- YOUR TASK
From the records below, give the number of lines that include the word "getInst". Add no other words.

___ STORED DATA ___

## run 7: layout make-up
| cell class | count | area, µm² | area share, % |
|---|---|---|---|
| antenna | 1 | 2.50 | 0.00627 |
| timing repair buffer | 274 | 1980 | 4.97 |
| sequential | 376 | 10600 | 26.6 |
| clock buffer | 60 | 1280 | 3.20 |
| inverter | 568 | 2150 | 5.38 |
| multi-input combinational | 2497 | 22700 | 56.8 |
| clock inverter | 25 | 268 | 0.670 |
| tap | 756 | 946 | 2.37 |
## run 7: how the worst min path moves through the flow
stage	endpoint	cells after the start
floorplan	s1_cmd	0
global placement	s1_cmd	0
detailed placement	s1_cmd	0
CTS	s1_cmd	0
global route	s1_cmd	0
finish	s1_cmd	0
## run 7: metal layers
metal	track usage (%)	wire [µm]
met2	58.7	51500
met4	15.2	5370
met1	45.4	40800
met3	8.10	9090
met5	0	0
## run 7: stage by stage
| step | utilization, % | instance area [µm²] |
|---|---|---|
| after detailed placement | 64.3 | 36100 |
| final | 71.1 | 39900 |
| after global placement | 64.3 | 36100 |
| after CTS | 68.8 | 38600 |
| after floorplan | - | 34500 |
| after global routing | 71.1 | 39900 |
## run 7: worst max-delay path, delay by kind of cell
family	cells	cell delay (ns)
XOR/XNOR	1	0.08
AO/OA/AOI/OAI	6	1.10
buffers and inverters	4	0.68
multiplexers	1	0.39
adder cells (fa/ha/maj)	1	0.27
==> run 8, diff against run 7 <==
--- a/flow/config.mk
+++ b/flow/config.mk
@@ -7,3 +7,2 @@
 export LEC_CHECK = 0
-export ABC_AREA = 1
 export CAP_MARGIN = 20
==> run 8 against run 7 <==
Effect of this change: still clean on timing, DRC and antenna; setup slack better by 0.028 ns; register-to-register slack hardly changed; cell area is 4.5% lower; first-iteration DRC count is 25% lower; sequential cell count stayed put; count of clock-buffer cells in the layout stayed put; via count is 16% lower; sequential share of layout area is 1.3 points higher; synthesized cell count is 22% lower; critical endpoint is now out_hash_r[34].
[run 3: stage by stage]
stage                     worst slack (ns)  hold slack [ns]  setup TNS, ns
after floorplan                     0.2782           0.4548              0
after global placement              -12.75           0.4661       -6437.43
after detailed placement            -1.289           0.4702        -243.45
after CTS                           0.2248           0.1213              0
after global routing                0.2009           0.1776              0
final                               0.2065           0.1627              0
This is an optimization exercise on Yosys and OpenROAD, whose aim is small area and a short achievable clock period, not a production implementation. Only the layout flow was run in this run; the RTL was not checked for function there. The flow treats the clock pin as an ideal source, which a real chip does not have. Power is estimated from default activity; no workload was simulated.

**design/flow/config.mk**
```make
export PLATFORM = sky130hd
export DESIGN_NAME = spi_acl_responder
export DESIGN_NICKNAME = spi_acl_responder
export VERILOG_FILES = /design/flow/design.v
export SDC_FILE = /design/flow/constraint.sdc
export NUM_CORES = 4
export LEC_CHECK = 0
export ABC_AREA = 1
export ABC_CLOCK_PERIOD_IN_PS = 2200
export CAP_MARGIN = 20
export CORE_MARGIN = 2
export CORE_UTILIZATION = 65
export CTS_BUF_LIST = sky130_fd_sc_hd__clkbuf_16
export CTS_CLUSTER_DIAMETER = 60
export CTS_CLUSTER_SIZE = 30
export PLACE_DENSITY = 0.75
export SETUP_SLACK_MARGIN = 4.0
export SLEW_MARGIN = 20
```
**design/flow/constraint.sdc**
```tcl
create_clock -name core_clock -period 6.0 [get_ports {CLK}]
set_input_delay 1.2000 -clock core_clock [delete_from_list [all_inputs] [get_ports {CLK}]]
set_output_delay 1.2000 -clock core_clock [all_outputs]
set_load 0.01 [all_outputs]
```
**design/flow/design.v**
```verilog
`timescale 1ns/1ps
module spi_acl_responder #(
  parameter int          ADDR_W  = 6,
  parameter logic [7:0]  DEVID   = 8'hAD,
  parameter int          SYNC_FF = 2
) (
  input  logic              CLK,
  input  logic              RST,
  input  logic              SCLK,
  input  logic              SS,
  input  logic              SDI,
  output logic              SDO,
  input  logic              smp_valid,
  input  logic [7:0]        smp_x,
  input  logic [7:0]        smp_y,
  input  logic [7:0]        smp_z,
  output logic [7:0]        pwr_ctl,
  output logic              wr_stb,
  output logic [ADDR_W-1:0] wr_addr,
  output logic [7:0]        wr_data,
  output logic              frame_done,
  output logic              cmd_err
);
  localparam logic [7:0] CMD_WR = 8'h0A;
  localparam logic [7:0] CMD_RD = 8'h0B;
  localparam logic [5:0] A_DEV  = 6'h00;
  localparam logic [5:0] A_X    = 6'h08;
  localparam logic [5:0] A_Y    = 6'h09;
  localparam logic [5:0] A_Z    = 6'h0A;
  localparam logic [5:0] A_PWR  = 6'h2D;
  typedef enum logic [2:0] {
    S_IDLE, S_CMD, S_ADDR, S_WDATA, S_RDATA, S_IGNORE
  } state_t;
  state_t state, state_next;
  logic [1:0] sclk_sync, ss_sync, sdi_sync;
  logic sclk_s, ss_s, sdi_s, sclk_d, ss_d;
  logic rise, fall, rise_nx, ss_rise, ss_fall, active;
  logic [2:0] bit_cnt;
  logic [7:0] sr, rx_next, rx_pre, tx_next;
  logic [5:0] addr, addr_inc;
  logic       addr_bad, is_rd, got_byte, read_only;
  logic       bd_pre, byte_done, c_wr, c_rd, wr_en, tx_load, tx_shift, rx_shift, to_rdata;
  logic       sdo_q;
  logic [7:0] pwr_q, smp_xq, smp_yq, smp_zq;
  logic       smp_ok;
  logic [5:0] pre_addr;
  logic       pre_bad, f_dev, f_smp, f_y, f_z, f_c0, f_c1;
  logic [7:0] ld_val, smp_sel;
  logic [2:0] rot, grp;
  logic       clr;
  logic [4:0] pa;
  logic       pa_ab, pa_rb, pa_r;
  logic [7:0] tap [8];
  logic [2:0] ins, ins_hit;
  logic [2:0] pa_tap;
  logic       stb_d;
  logic [5:0] ins_addr;
  logic [7:0] ins_data;
  logic [7:0] tap_sel;
  logic [2:0] cap_sel;
  logic       cap0, cap1;
  logic [7:0] cand0, cand1;
  assign sclk_s  = sclk_sync[1];
  assign ss_s    = ss_sync[1];
  assign sdi_s   = sdi_sync[1];
  assign rise    = sclk_s & ~sclk_d;
  assign fall    = ~sclk_s & sclk_d;
  assign rise_nx = sclk_sync[0] & ~sclk_s;
  assign ss_rise = ss_s & ~ss_d;
  assign ss_fall = ~ss_s & ss_d;
  assign active    = (state != S_IDLE) && !ss_s;
  assign rx_next   = {sr[6:0], sdi_s};
  assign rx_pre    = {sr[6:0], sdi_s};
  assign read_only = (addr == A_DEV) || (addr == A_X) || (addr == A_Y) || (addr == A_Z);
  assign addr_inc  = addr + 6'd1;
  assign bd_pre    = !RST && rise_nx && active && (bit_cnt == 3'd7);
  assign pwr_ctl = pwr_q;
  assign SDO     = sdo_q;
  always_ff @(posedge CLK) begin
    sclk_sync <= {sclk_sync[0], SCLK};
    sdi_sync  <= {sdi_sync[0], SDI};
    sclk_d    <= sclk_s;
    if (RST) begin
      ss_sync <= '0;
      ss_d    <= 1'b0;
    end else begin
      ss_sync <= {ss_sync[0], SS};
      ss_d    <= ss_s;
    end
  end
  always_ff @(posedge CLK) begin
    byte_done <= bd_pre;
    c_wr      <= rx_pre == CMD_WR;
    c_rd      <= rx_pre == CMD_RD;
    wr_en     <= bd_pre && state == S_WDATA && !addr_bad && !read_only;
  end
  always_ff @(posedge CLK) begin
    if (RST) state <= S_IDLE;
    else     state <= state_next;
  end
  always_comb begin
    state_next = state;
    if (ss_s) begin
      state_next = S_IDLE;
    end else begin
      case (state)
        S_IDLE:  if (ss_fall) state_next = S_CMD;
        S_CMD:   if (byte_done) state_next = (c_wr || c_rd) ? S_ADDR : S_IGNORE;
        S_ADDR:  if (byte_done) state_next = is_rd ? S_RDATA : S_WDATA;
        default: state_next = state;
      endcase
    end
  end
  always_comb begin
    if (state == S_ADDR) begin
      pre_addr = rx_pre[5:0];
      pre_bad  = rx_pre[7:6] != 2'b00;
    end else begin
      pre_addr = addr_inc;
      pre_bad  = addr_bad;
    end
  end
  always_ff @(posedge CLK) begin
    f_dev <= !pre_bad && pre_addr == A_DEV;
    f_smp <= !pre_bad && (pre_addr == A_X || pre_addr == A_Y || pre_addr == A_Z);
    f_y   <= pre_addr[0];
    f_z   <= pre_addr[1];
    f_c0  <= !pre_bad && !pre_addr[0] && pre_addr != A_DEV && pre_addr != A_X && pre_addr != A_Z;
    f_c1  <= !pre_bad && pre_addr[0] && pre_addr != A_Y;
  end
  assign smp_sel = f_z ? smp_zq : f_y ? smp_yq : smp_xq;
  assign ld_val  = ({8{f_dev}} & DEVID) | ({8{f_smp && smp_ok}} & smp_sel) |
                   ({8{f_c0}} & cand0) | ({8{f_c1}} & cand1);
  assign to_rdata = (state == S_ADDR && is_rd) || state == S_RDATA;
  assign tx_load  = byte_done && to_rdata;
  assign tx_shift = active && state == S_RDATA && fall && bit_cnt != 3'd0;
  assign rx_shift = active && state != S_RDATA && rise;
  assign tx_next  = tx_load ? ld_val : tx_shift ? {sr[6:0], 1'b0} : rx_shift ? rx_next : sr;
  always_ff @(posedge CLK) begin
    sr <= tx_next;
    if (!active) begin
      bit_cnt  <= '0;
      got_byte <= 1'b0;
    end else begin
      if (rise) bit_cnt <= bit_cnt + 3'd1;
      if (byte_done) got_byte <= 1'b1;
      if (byte_done && state == S_CMD) is_rd <= c_rd;
      if (byte_done && state == S_ADDR) begin
        addr     <= rx_next[5:0];
        addr_bad <= rx_next[7:6] != 2'b00;
      end else if (byte_done && (state == S_WDATA || state == S_RDATA)) begin
        addr     <= addr_inc;
      end
    end
  end
  always_ff @(posedge CLK) begin
    if (RST) sdo_q <= 1'b0;
    else     sdo_q <= to_rdata && !ss_s && !ss_sync[0] && (state == S_RDATA || byte_done) && tx_next[7];
  end
  always_ff @(posedge CLK) begin
    if (RST) pwr_q <= 8'h00;
    else if (wr_en && addr == A_PWR) pwr_q <= rx_next;
    if (smp_valid) begin
      smp_xq <= smp_x;
      smp_yq <= smp_y;
      smp_zq <= smp_z;
    end
    if (RST) smp_ok <= 1'b0;
    else if (smp_valid) smp_ok <= 1'b1;
  end
  always_ff @(posedge CLK) begin
    if (RST) begin
      rot <= 3'd0;
      grp <= 3'd0;
      clr <= 1'b1;
    end else begin
      rot <= rot + 3'd1;
      if (rot == 3'd7) grp <= (grp == 3'd5) ? 3'd0 : grp + 3'd1;
      if (rot == 3'd7 && grp == 3'd5) clr <= 1'b0;
    end
  end
  always_ff @(posedge CLK) begin
    ins_addr <= wr_addr;
    stb_d    <= wr_en;
    if (RST) ins_data <= 8'h00;
    else     ins_data <= wr_data;
    for (int r = 0; r < 3; r++) ins[r] <= clr || (ins_hit[r] && !stb_d);
  end
  assign ins_hit[0] = (ins_addr[5:3] == 3'd0 && ins_addr[2:0] == rot) ||
                      (ins_addr == 6'h0B && rot == 3'd0);
  assign ins_hit[1] = ins_addr[5:2] == 4'b0011 && ins_addr[1:0] == rot[1:0];
  assign ins_hit[2] = ins_addr[5:4] != 2'd0 && ins_addr[2:0] == rot && ins_addr[5:3] - 3'd2 == grp;
  logic [63:0]  ring_a;
  logic [31:0]  ring_b;
  logic [383:0] ring_r;
  always_ff @(posedge CLK) begin
    ring_a <= {ring_a[7:0], ins[0] ? ins_data : ring_a[63:56], ring_a[55:8]};
    ring_b <= {ring_b[7:0], ins[1] ? ins_data : ring_b[31:24], ring_b[23:8]};
    ring_r <= {ring_r[7:0], ins[2] ? ins_data : ring_r[383:376], ring_r[375:8]};
  end
  assign tap[0] = ring_a[63:56];
  assign tap[1] = ring_b[31:24];
  assign tap[2] = ring_r[383:376];
  for (genvar j = 1; j < 6; j++) begin : g_tap
    assign tap[j+2] = ring_r[64*j-1:64*j-8];
  end
  always_comb begin
    if (state == S_ADDR) pa = (bit_cnt == 3'd7) ? sr[4:0] : {sr[3:0], sdi_s};
    else                 pa = addr_inc[5:1];
  end
  assign pa_ab = pa == 5'b00101;
  assign pa_rb = pa[4:2] == 3'd1 && pa[1];
  assign pa_r  = pa[4:3] != 2'd0;
  always_comb begin
    case (pa[4:2])
      3'd2:    pa_tap = (grp == 3'd0) ? 3'd0 : 3'd6 - grp;
      3'd3:    pa_tap = (grp <= 3'd1) ? 3'd1 - grp : 3'd7 - grp;
      3'd4:    pa_tap = (grp <= 3'd2) ? 3'd2 - grp : 3'd8 - grp;
      3'd5:    pa_tap = (grp <= 3'd3) ? 3'd3 - grp : 3'd9 - grp;
      3'd6:    pa_tap = (grp <= 3'd4) ? 3'd4 - grp : 3'd10 - grp;
      default: pa_tap = 3'd5 - grp;
    endcase
  end
  always_ff @(posedge CLK) begin
    cap_sel <= pa_r ? pa_tap + 3'd2 : {2'd0, pa_rb};
    cap0    <= pa_rb ? rot[1:0] == {pa[0], 1'b0} : rot == {pa[1:0], 1'b0};
    cap1    <= pa_rb ? rot[1:0] == {pa[0], 1'b1} : pa_ab ? rot == 3'd0 : rot == {pa[1:0], 1'b1};
  end
  assign tap_sel = tap[cap_sel];
  always_ff @(posedge CLK) begin
    if (cap0) cand0 <= tap_sel;
    if (cap1) cand1 <= tap_sel;
  end
  always_ff @(posedge CLK) begin
    if (RST) begin
      wr_stb     <= 1'b0;
      wr_addr    <= '0;
      wr_data    <= '0;
      frame_done <= 1'b0;
      cmd_err    <= 1'b0;
    end else begin
      wr_stb     <= wr_en;
      frame_done <= ss_rise && got_byte;
      if (wr_en) begin
        wr_addr <= addr;
        wr_data <= rx_next;
      end
      if (byte_done && state == S_CMD && !c_wr && !c_rd)
        cmd_err <= 1'b1;
    end
  end
endmodule
```
**design/flow/flow/run.sh**
```bash
#!/bin/bash
set -euo pipefail
export BUFFER_PORTS_ARGS="-buffer_cell sky130_fd_sc_hd__buf_2"
export CTS_ARGS="-sink_clustering_enable -repair_clock_nets -sink_clustering_size 30 -sink_clustering_max_diameter 60 -buf_list sky130_fd_sc_hd__clkbuf_16 -dont_use_dummy_load"
export POST_CTS_TCL="$PWD/flow/quad_clk.tcl"
bash standard.sh > standard.log 2>&1
```
**design/flow/flow/quad_clk.tcl**
```tcl
# Rebuild the top of the clock tree that CTS made (root buffer -> first-level buffers -> leaf
# buffers): the leaf buffers are split into four groups by location (halves in x, then halves
# in y), and each group is driven by one clock buffer that takes the clock straight from the CLK
# port (4 cells, the port's fanout limit). Every register's clock path loses one buffer stage
# alike; the leaf buffers and everything below them are kept as CTS made them. The four group
# drivers are clkbuf_16.
proc quad_clock_tree {} {
  set block [ord::get_db_block]
  set clknet [$block findNet CLK]
  set rits {}
  foreach it [$clknet getITerms] { if {[$it isInputSignal]} { lappend rits $it } }
  if {[llength $rits] != 1} { puts "quad: [llength $rits] root pins, left alone"; return }
  set root [[lindex $rits 0] getInst]
  set rootnet [[$root findITerm X] getNet]
  set mids {}
  foreach it [$rootnet getITerms] { if {[$it isInputSignal]} { lappend mids [$it getInst] } }
  set leaves {}
  foreach mid $mids {
    set mnet [[$mid findITerm X] getNet]
    foreach it [$mnet getITerms] {
      if {![$it isInputSignal]} { continue }
      if {![string match "*clkbuf*" [[[$it getInst] getMaster] getName]]} {
        puts "quad: first level drives a non-buffer, left alone"; return
      }
      set box [[$it getInst] getBBox]
      lappend leaves [list $it [expr {([$box xMin] + [$box xMax]) / 2}] [expr {([$box yMin] + [$box yMax]) / 2}]]
    }
  }
  if {[llength $leaves] < 8} { puts "quad: only [llength $leaves] leaf buffers, left alone"; return }
  # Split by x, then each half by y.
  set byx [lsort -integer -index 1 $leaves]
  set h [expr {[llength $byx] / 2}]
  set groups {}
  foreach half [list [lrange $byx 0 [expr {$h - 1}]] [lrange $byx $h end]] {
    set byy [lsort -integer -index 2 $half]
    set q [expr {[llength $byy] / 2}]
    lappend groups [lrange $byy 0 [expr {$q - 1}]] [lrange $byy $q end]
  }
  # Drivers and nets: reuse the root and first-level buffers and their nets, make the rest.
  set master [[ord::get_db] findMaster sky130_fd_sc_hd__clkbuf_16]
  set drivers [concat [list $root] $mids]
  foreach d $drivers { if {[$d getMaster] ne $master} { $d swapMaster $master } }
  set nets {}
  foreach d $drivers { lappend nets [[$d findITerm X] getNet] }
  set k 0
  while {[llength $drivers] < 4} {
    lappend drivers [odb::dbInst_create $block $master "clkbuf_quad_$k"]
    set n [odb::dbNet_create $block "clknet_quad_$k"]
    $n setSigType CLOCK
    lappend nets $n
    incr k
  }
  # Disconnect the old top of the tree.
  foreach d $drivers {
    foreach pin {A X} {
      set it [$d findITerm $pin]
      if {[$it getNet] ne "NULL" && [$it getNet] ne ""} { $it disconnect }
    }
  }
  foreach l $leaves { [lindex $l 0] disconnect }
  # Connect and place each group's driver at its leaves' centroid.
  for {set g 0} {$g < 4} {incr g} {
    set d [lindex $drivers $g]
    set n [lindex $nets $g]
    [$d findITerm A] connect $clknet
    [$d findITerm X] connect $n
    set sx 0; set sy 0
    foreach l [lindex $groups $g] {
      [lindex $l 0] connect $n
      incr sx [lindex $l 1]; incr sy [lindex $l 2]
    }
    set cnt [llength [lindex $groups $g]]
    $d setLocation [expr {$sx / $cnt}] [expr {$sy / $cnt}]
    $d setPlacementStatus PLACED
  }
  global_connect
  detailed_placement
  puts "quad: CLK drives 4 clock buffers, over [llength $leaves] leaf buffers in groups of [join [lmap g $groups {llength $g}] {, }]"
}
quad_clock_tree
```
**design/flow/standard.sh**
```bash
#!/bin/bash
# synth_recipe.tcl (not shown) runs the flow's synth.tcl, then flattens the netlist and writes it again
# the make line also repeats each setting of config.mk as NAME=value (left out here)
make -C /OpenROAD-flow-scripts/flow DESIGN_CONFIG=/design/flow/config.mk WORK_HOME=/design/flow/orfs CLKGATE_MAP_FILE= SYNTH_SCRIPT=/design/flow/synth_recipe.tcl "${@:-finish}"
```
==> impl_metrics.ini <==
[outcome]
status = finished clean

[worst_setup_path]
r2r-start = state[2]
r2r_setup_slack_ns = 4.07
path_cells = buf_6
r2r_cells = 13
critPathCaptureType = output pin
crit_path_start = wr_data[4]
critical_path_peak_fanout = 2
crit_buf_inv = 1
r2r-end = cap_sel[2]
setup.worst_path.start_class = register
max_stage_delay_ns = 0.37
slowest_stage = dfxtp_4
required_ns = 4.80
worstSetupPathType = register to output pin
crit_family = flip-flops
arrival_ns = 0.85

[timing]
tns_ns = 0
grt_setup_unrepaired = yes
worst_pin_slew_ns = 0.734
hold_viol_final = 0
slew_viol_final = 0
maxSlewHeadroom = 0.510
finClkSkew_ns = 0.0536
setup_viol = 0
layout_min_cycle_time_ns = 2.05
fin_ws_ns = 3.95
whs_ns = 0.271
fin_crit_sh = 0.341
fmax_ghz = 0.489

[clock_tree]
clkSinkCount = 618
insertion_delay_ns = 0.37
clkTransAtPathRegs_ns = 0.10
cts_tree = built

[floorplanning]
die_area_um2 = 26200
start_util = 0.664
die_y_um = 162
die_w_um = 162
num_io_pins = 56
core_um2 = 24400
fp-row-count = 57

[synth]
ys_ff_latch = 618
syn_nets = 1305
syn-instance-count = 1256
synthArstFlopShare = 0
yosysWarnings = 5
ys_types = 48
syn_area_per_cell_um2 = 12.9
ys_seq_area_frac = 0.797
synth_ff_type = dfxtp_1
synth_edf_count = 55
syn_area_um2 = 16200

[finish]
antennaDiodeCount = 0
fin_area_um2 = 18000
layout-drive-gt1-share = 0.146
final_util = 0.740
area_growth_syn_to_layout_pct = 11.4
nets = 1391

[route]
wire_per_inst_um = 16.4
route.detailed.drc = 0
first_iter_violations = 753
via_count = 8494
routed_wl_um = 27400
via_per_inst = 5.10
first_pass_iters = 7
ant_nets = 0

[worst_hold_path]
worstHoldPathType = register to register
hold_start = ring_r[25]
whs_endpoint = ring_r[17]
hold_path_depth = 0

[grt]
grtUsageTotal = 0.213
grt_max_degree = 31
grt_pass1_vias = 8180
globalRouteOverflowTotal = 0
antenna_found_initial = 0
grt_first_pass_wirelength_um = 43000

[place]
dp_slack_ns = 3.51
placed_area_um2 = 16800
dp_hpwl_um = 17700
portBuffers = 55
gp_congestion = 0.908

[pwr]
seqPwrFrac = 0.636
p_sw_frac = 0.218
clkPwrFrac = 0.302
p_leak_uw = 0.00708
comb_power_share = 0.063
p_int_uw = 5320
ir_worst_vdd_uv = 298
power_density_nw_per_um2 = 377
p_sw_uw = 1480

[run]
cap_violations = 0
==> metal layers <==
layer  vias up  routed length, um  track usage
li1       4222                  -            -
met1      3954              12600        0.308
met2       260              12400        0.330
met3        58               1660       0.0350
met4         0                666       0.0780
met5         -                  0            0
==> cell type report, clock buffers not listed <==
class	instances	area (um2)
timing repair buffer	74	596
multi-input combinational	476	2750
sequential	618	13000
buffer	1	25.0
tap	324	405
fill	1546	6340
inverter	141	546
==> cells in the final DEF, fill, tap and decap left out, types with 8 or more instances in the layout <==
master / instances
nor2_1: 72
inv_1: 129
nor3_1: 8
o22ai_1: 25
nand3_1: 28
mux2_2: 13
edfxtp_1: 55
buf_2: 30
a41oi_1: 8
o21ai_0: 61
ha_1: 15
clkbuf_16: 31
o211ai_1: 11
nand2_1: 103
buf_4: 17
dfxtp_2: 25
a31oi_1: 8
a21oi_1: 50
buf_6: 24
inv_2: 8
dfxtp_1: 533
==> power by group through the flow <==
stage | registers (uW) | clock network (uW) | logic [uW]
detailed placement | 4410 | 0 | 376
floorplan | 4380 | 0 | 298
finish | 4320 | 2050 | 428
global route | 4330 | 2230 | 475
global placement | 4410 | 0 | 364
==> cells in the mapped netlist (9+ instances only) <==
cell type,number,area (um2)
dfxtp_1,563,11300
inv_1,133,499
nand2_1,104,390
nor2_1,77,289
o21ai_0,65,325
edfxtp_1,55,1650
a21oi_1,51,255
nand3_1,31,155
o22ai_1,25,156
ha_1,19,238
mux2_2,13,146
clkbuf_1,12,45.0
o211ai_1,11,82.6
nor3_1,9,45.0
==> sequential cells by signal (all words and copies together), names as in the netlist, 6 cells and up <==
| name | count |
|---|---|
| wr_data | 8 |
| sr | 8 |
| cand0 | 8 |
| smp_xq | 8 |
| cand1 | 8 |
| wr_addr | 6 |
| smp_yq | 8 |
| ins_addr | 6 |
| addr | 6 |
| ring_a | 64 |
| smp_zq | 8 |
| ins_data | 8 |
| ring_b | 32 |
| pwr_q | 8 |
| ring_r | 384 |
==> worst max-delay path by stage <==
stage | endpoint | slack (ns) | depth (start not counted)
after global placement | wr_en | 3.50 | 6
after global routing | wr_en | 3.92 | 7
final | wr_data[4] | 3.95 | 1
after detailed placement | wr_en | 3.51 | 6
after floorplan | rot[1] | 4.06 | 3
==> per-stage QoR <==
| step | power, uW | instances |
|---|---|---|
| 2_1_floorplan | 4670 | 1256 |
| 3_5_place_dp | 4790 | 1615 |
| 3_3_place_gp | 4770 | 1615 |
| 6_report | 6800 | 1664 |
| 5_1_grt | 7040 | 1664 |
==> cell families after synthesis <==
logic type | after synthesis | synth area share
xor+xnor | 8 | 0.00432
flops | 618 | 0.797
buf+inv | 162 | 0.0385
mux | 15 | 0.0103
compound gates | 189 | 0.0679
simple gates | 245 | 0.0668
fa+ha+maj | 19 | 0.0147

[re-timing with driven ports]
The results above use ideal ports. As a check the final layout listed here was re-extracted and re-timed, cells and wires unchanged. Step 1 assumes that a clkbuf_16 drives the clock port and a buf_2 every other input. Step 2 moves the port delays by t, midway between the first and last clock arrival at a register: inputs arrive t later, outputs are due t later. That takes back most of the time a late clock gives input paths. Slacks: ideal ports / drivers / drivers and shift; pairs: ideal ports / drivers.
t, ns: 0.444
setup WS [ns]: 3.954 / 3.850 / 3.634
worst setup path at the end: input to register
After both steps setup and hold are still met in this run. For this run, drivers alone change the setup slack by -0.104 ns; drivers and shift together by -0.320 ns.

___

- RESULT
4